The negatives pretty much stop there. This service is wonderful! After signing up, you get a straight-talk offer to get a huge upgrade for a dollar of bandwidth. I took the offer, naturally, though I later had an issue with backing out of the $25 a month subscription it signed me up on. I didn’t realize I could just change my settings for the auto-renewal. It is enabled by default, but when I forgot, they were good about refunding me. I had my money back within a week, not bad for communicating across the globe to do it.
The dashboard takes a bit to get used to, but once you figure out what everything does and where it all leads, it is extremely useful and well-designed, though I would prefer if the lesson videos and series videos were organized the same way. I found that I could find some lessons through the actual lessons tab, and others by picking through the series videos. Maybe I just got turned around in the interface but I didn’t feel like I had a good way to get a singular overview of every single lesson to know how much they covered.
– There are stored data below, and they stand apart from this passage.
--- src/rtl/mac_pkg.sv ---
// mac_pkg: shared types and default widths for the MAC sequencer.
//   state_e     - sequencer FSM states
//   MAC_DW_DEF  - default operand/accumulator width
//   MAC_LW_DEF  - default element-count width
package mac_pkg;

  localparam int MAC_DW_DEF = 4;
  localparam int MAC_LW_DEF = 4;

  typedef enum logic [1:0] {
    IDLE  = 2'd0,
    CLEAR = 2'd1,
    ACCUM = 2'd2,
    DONE  = 2'd3
  } state_e;

endpackage

--- src/rtl/mac.sv ---
// mac: multiply-accumulate datapath, all arithmetic modulo 2^DW.
//   clk   in   clock
//   clear in   zero the accumulator (wins over load)
//   load  in   add a*b into the accumulator
//   a, b  in   DW-bit operands
//   acc   out  DW-bit accumulator
// There is no reset port. The owner resets the accumulator through clear.
module mac
  import mac_pkg::*;
#(
  parameter int DW = MAC_DW_DEF
) (
  input  logic          clk,
  input  logic          clear,
  input  logic          load,
  input  logic [DW-1:0] a,
  input  logic [DW-1:0] b,
  output logic [DW-1:0] acc
);

  logic [DW-1:0] acc_q;
  logic [DW-1:0] prod;

  // The product is truncated to DW bits. Overflow wraps with no flag.
  assign prod = a * b;

  always_ff @(posedge clk) begin
    if (clear)     acc_q <= '0;
    else if (load) acc_q <= acc_q + prod;
  end

  assign acc = acc_q;

endmodule

--- src/rtl/mac_seq_ctrl.sv ---
// mac_seq_ctrl: sequences one dot product of len operand pairs through mac.
//   sys_clock, sys_rst_n    clock, synchronous active-low reset
//   start, len              job request (sampled in IDLE only), element count
//   abort                   drop the current job, no result
//   in_valid/in_ready       operand-pair handshake, in_a/in_b operands
//   result/result_valid     dot product mod 2^DW, held until result_ready
//   busy                    high outside IDLE
module mac_seq_ctrl
  import mac_pkg::*;
#(
  parameter int DW = MAC_DW_DEF,
  parameter int LW = MAC_LW_DEF
) (
  input  logic          sys_clock,
  input  logic          sys_rst_n,
  input  logic          start,
  input  logic [LW-1:0] len,
  input  logic          abort,
  input  logic          in_valid,
  input  logic [DW-1:0] in_a,
  input  logic [DW-1:0] in_b,
  output logic          in_ready,
  output logic [DW-1:0] result,
  output logic          result_valid,
  input  logic          result_ready,
  output logic          busy
);

  state_e        state_q, state_d;
  logic [LW-1:0] cnt_q, cnt_d;
  logic [LW-1:0] tgt_q, tgt_d;
  logic [LW-1:0] cnt_inc;
  logic          xfer;
  logic          mac_clear;

  assign in_ready     = (state_q == ACCUM);
  assign result_valid = (state_q == DONE);
  assign busy         = (state_q != IDLE);

  // An abort in the same cycle discards the pair, so it never reaches the accumulator.
  assign xfer    = in_valid && in_ready && !abort;
  assign cnt_inc = cnt_q + LW'(1);

  always_ff @(posedge sys_clock) begin
    if (!sys_rst_n) begin
      state_q <= IDLE;
      cnt_q   <= '0;
      tgt_q   <= '0;
    end else begin
      state_q <= state_d;
      cnt_q   <= cnt_d;
      tgt_q   <= tgt_d;
    end
  end

  always_comb begin
    state_d = state_q;
    cnt_d   = cnt_q;
    tgt_d   = tgt_q;
    unique case (state_q)
      IDLE: begin
        // An abort arriving with start is ignored. Start wins.
        if (start) begin
          tgt_d   = len;
          cnt_d   = '0;
          state_d = CLEAR;
        end
      end
      CLEAR: begin
        if (abort)              state_d = IDLE;
        else if (tgt_q == '0)   state_d = DONE;
        else                    state_d = ACCUM;
      end
      ACCUM: begin
        if (abort) begin
          state_d = IDLE;
        end else if (xfer) begin
          // cnt stops at tgt_q, which is at most 2^LW-1, so it cannot wrap.
          cnt_d = cnt_inc;
          if (cnt_inc == tgt_q) state_d = DONE;
        end
      end
      DONE: begin
        if (abort || result_ready) state_d = IDLE;
      end
      default: state_d = IDLE;
    endcase
  end

  // Reset also clears the accumulator, so an operand presented during reset is never accumulated.
  assign mac_clear = (state_q == CLEAR) || !sys_rst_n;

  mac #(.DW(DW)) u_mac (
    .clk   (sys_clock),
    .clear (mac_clear),
    .load  (xfer),
    .a     (xfer ? in_a : '0),
    .b     (xfer ? in_b : '0),
    .acc   (result)
  );

endmodule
Now we come to the best part, and the reason why I truly endorse JapanesePod101.com. The lessons themselves. Oh, my, god. These people know how to teach Japanese. The videos don’t just teach vocabulary and hope you can pick up the pronunciation by imitation like Rosetta Stone tries to. And unlike that same product, which I used before, JPod never talks down to you or treats you like a child. Rosetta Stone seriously showed me juice and milk to teach me how to say the Japanese words ジュース&ぎゅうにゅう one of which is just the same word in katakana, which they don’t explain, and the other is never used anymore, instead they use the katakana’d version of it too! Not JPod, they treat you like an intelligent student right off the bat, explaining the basic structure of the language and rolling it right into vocab.
I loved how Risa explained a lot of the concepts, and much to my pleasant surprise, they didn’t just cover lists of words and pronunciation, though they have tons of word lists and very good pronunciation guides. No, my favorite part is that they covered grammar! You have no idea how much, as a student who learned under tutors and college for all of my Japanese learning journey up to now, how infuriating it is to not have the grammar explained! If you know conjugations of verbs, you can teach yourself so many words just from hearing them and reverse engineering them to dictionary form! Risa does an amazing job of walking you through the grammar points and makes them not feel so scary as grammar was for many people who hated taking English.
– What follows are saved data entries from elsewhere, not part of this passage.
[config.mk]
export PLATFORM = sky130hd
export DESIGN_NAME = dce_corr_err_logger
export DESIGN_NICKNAME = d
export VERILOG_FILES = /design/src/rtl/dce_err_pkg.sv /design/src/rtl/dce_err_src_sel.sv /design/src/rtl/dce_corr_err_logger.sv
export SDC_FILE = /design/constraint.sdc
export NUM_CORES = 1
export LEC_CHECK = 0
export BUFFER_PORTS_ARGS = -buffer_cell sky130_fd_sc_hd__buf_4
export CAP_MARGIN = 30
export CORE_MARGIN = 5
export CORE_UTILIZATION = 47
export DETAILED_ROUTE_END_ITERATION = 7
export PLACE_DENSITY_LB_ADDON = 0.08
export SLEW_MARGIN = 30
export SYNTH_ARGS = -nofsm -noshare
export SYNTH_HDL_FRONTEND = slang
export SYNTH_HIERARCHICAL = 1
export SYNTH_SLANG_ARGS = --single-unit
[constraint.sdc]
create_clock -name i_clk -period 5.35 [get_ports i_clk]
set_input_delay 1.07 -clock i_clk [delete_from_list [all_inputs] [get_ports i_clk]]
set_output_delay 1.07 -clock i_clk [all_outputs]
set_load 0.02 [all_outputs]
## config.mk

```make
export PLATFORM = sky130hd
export DESIGN_NAME = tx_generator
export DESIGN_NICKNAME = d
export VERILOG_FILES = /design/src/rtl/tx_generator.sv
export SDC_FILE = /design/constraint.sdc
export NUM_CORES = 1
export LEC_CHECK = 0
export ABC_AREA = 1
export BUFFER_PORTS_ARGS = -buffer_cell sky130_fd_sc_hd__buf_2
export CORE_ASPECT_RATIO = 0.7
export CORE_MARGIN = 2
export CORE_UTILIZATION = 55
export DETAILED_ROUTE_END_ITERATION = 16
export PLACE_DENSITY = 0.9
export SLEW_MARGIN = 0
export SYNTH_ARGS = -nofsm -noshare
export SYNTH_HDL_FRONTEND = slang
export SYNTH_SLANG_ARGS = --single-unit
export TNS_END_PERCENT = 50
```

## constraint.sdc

```tcl
create_clock -name clk -period 22 [get_ports clk]
set_input_delay 6.6 -clock clk [delete_from_list [all_inputs] [get_ports clk]]
set_output_delay 6.6 -clock clk [all_outputs]
set_load 0.03 [all_outputs]
```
One big negative that I have to nick them for though, is the teaching style. Now I’m not talking about the lessons themselves, I mean the overall organization of the lessons. Because you can freely float around between lessons, they don’t build upon each other. I am only in semester 3 of Japanese, and I could hop into Advanced and while I didn’t necessarily find it stuff I already knew, I had no difficulty understanding the lessons and mastering the content. If I tried to do that with a college course, I’d get lost very fast. That sounds like a positive at first, but the problem is that you can’t push your students if you make everything somewhat accessible to people with a good grip on the language already. Perhaps they have more structured or difficult content in other areas, but the lessons from Absolute Beginner through Advanced seemed to have no difficulty curve at all which means they wouldn’t push me to get better.
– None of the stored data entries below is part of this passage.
### src/rtl/vga_timing_gen.sv
// VGA pixel-timing generator: sync pulses, active-video flag, pixel coordinates,
// line/frame strobes and a free-running frame counter, all registered and skew-free.
module vga_timing_gen #(
  parameter int unsigned H_DISPLAY  = 640,
  parameter int unsigned H_FRONT    = 16,
  parameter int unsigned H_SYNC     = 96,
  parameter int unsigned H_BACK     = 48,
  parameter int unsigned V_DISPLAY  = 480,
  parameter int unsigned V_FRONT    = 10,
  parameter int unsigned V_SYNC     = 2,
  parameter int unsigned V_BACK     = 33,
  parameter bit          H_SYNC_POL = 1'b0,
  parameter bit          V_SYNC_POL = 1'b0
) (
  input  logic       clk,
  input  logic       reset,
  input  logic       pix_tick,
  output logic       hsync,
  output logic       vsync,
  output logic       display_on,
  output logic [9:0] hpos,
  output logic [9:0] vpos,
  output logic       line_start,
  output logic       frame_start,
  output logic [7:0] frame_cnt
);

  localparam int unsigned CW      = 10;
  localparam int unsigned EW      = CW + 1;
  localparam int unsigned FW      = 8;
  localparam int unsigned H_TOTAL = H_DISPLAY + H_FRONT + H_SYNC + H_BACK;
  localparam int unsigned V_TOTAL = V_DISPLAY + V_FRONT + V_SYNC + V_BACK;

  if (H_TOTAL > 1024 || V_TOTAL > 1024) begin : g_bad_params
    $error("vga_timing_gen: H_TOTAL and V_TOTAL must not exceed 1024");
  end

  localparam logic [CW-1:0] H_LAST   = CW'(H_TOTAL - 1);
  localparam logic [CW-1:0] V_LAST   = CW'(V_TOTAL - 1);
  // Bounds carried one bit wider so an end value of 1024 still compares correctly.
  localparam logic [EW-1:0] H_ACT    = EW'(H_DISPLAY);
  localparam logic [EW-1:0] V_ACT    = EW'(V_DISPLAY);
  localparam logic [EW-1:0] HS_START = EW'(H_DISPLAY + H_FRONT);
  localparam logic [EW-1:0] HS_END   = EW'(H_DISPLAY + H_FRONT + H_SYNC);
  localparam logic [EW-1:0] VS_START = EW'(V_DISPLAY + V_FRONT);
  localparam logic [EW-1:0] VS_END   = EW'(V_DISPLAY + V_FRONT + V_SYNC);

  logic          h_last;
  logic          v_last;
  logic [CW-1:0] h_nxt;
  logic [CW-1:0] v_nxt;
  logic [EW-1:0] h_ext;
  logic [EW-1:0] v_ext;
  logic          disp_nxt;
  logic          hs_act_nxt;
  logic          vs_act_nxt;

  // Next coordinates and the flags decoded from them, so flags land with the counters.
  always_comb begin
    h_last     = (hpos == H_LAST);
    v_last     = (vpos == V_LAST);
    h_nxt      = hpos + CW'(1);
    v_nxt      = vpos;
    if (h_last) begin
      h_nxt = '0;
      v_nxt = v_last ? '0 : vpos + CW'(1);
    end
    h_ext      = {1'b0, h_nxt};
    v_ext      = {1'b0, v_nxt};
    disp_nxt   = (h_ext < H_ACT) && (v_ext < V_ACT);
    hs_act_nxt = (h_ext >= HS_START) && (h_ext < HS_END);
    vs_act_nxt = (v_ext >= VS_START) && (v_ext < VS_END);
  end

  always_ff @(posedge clk or posedge reset) begin
    if (reset) begin
      hpos        <= '0;
      vpos        <= '0;
      frame_cnt   <= '0;
      hsync       <= ~H_SYNC_POL;
      vsync       <= ~V_SYNC_POL;
      display_on  <= 1'b1;
      line_start  <= 1'b0;
      frame_start <= 1'b0;
    end else if (pix_tick) begin
      hpos        <= h_nxt;
      vpos        <= v_nxt;
      display_on  <= disp_nxt;
      hsync       <= hs_act_nxt ? H_SYNC_POL : ~H_SYNC_POL;
      vsync       <= vs_act_nxt ? V_SYNC_POL : ~V_SYNC_POL;
      line_start  <= h_last;
      frame_start <= h_last && v_last;
      if (h_last && v_last) begin
        frame_cnt <= frame_cnt + FW'(1);
      end
    end else begin
      line_start  <= 1'b0;
      frame_start <= 1'b0;
    end
  end

endmodule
It’s a delicate balance, trying to appeal to masses while also pushing every one of those people to “git gud”, believe me, I know. But in the business of teaching language, you have to make a decision on whether you’ll push your users or make everything more accessible to them so they can learn more content easier. I feel like if the lessons were more rigidly structured in points and built upon previous lessons it would work better. Perhaps if it was organized more like a game where you progress down a linear path but have branches where you can head off into side paths of learning and explore things that are at the same level as what you’re learning now, it would be more effective.
Honestly, I would love to see JPod get into Tangential Learning and “gamify” their content a bit. This IS on the internet after all, most people are used to games from their phones and tablets by now, so they won’t be unfamiliar to basic game UI. That said, this is getting a bit more into “I wish” territory.
All in all, I would highly recommend JPod for anyone interested in learning a language from the ground up or as preparation to get into college courses. It is far better than most of the other kinds of software and websites I have been to, mostly because the videos are very well organized and presented, with comprehensive learning material teaching the basic workings of the language as well as the grammar structures along with vocabulary.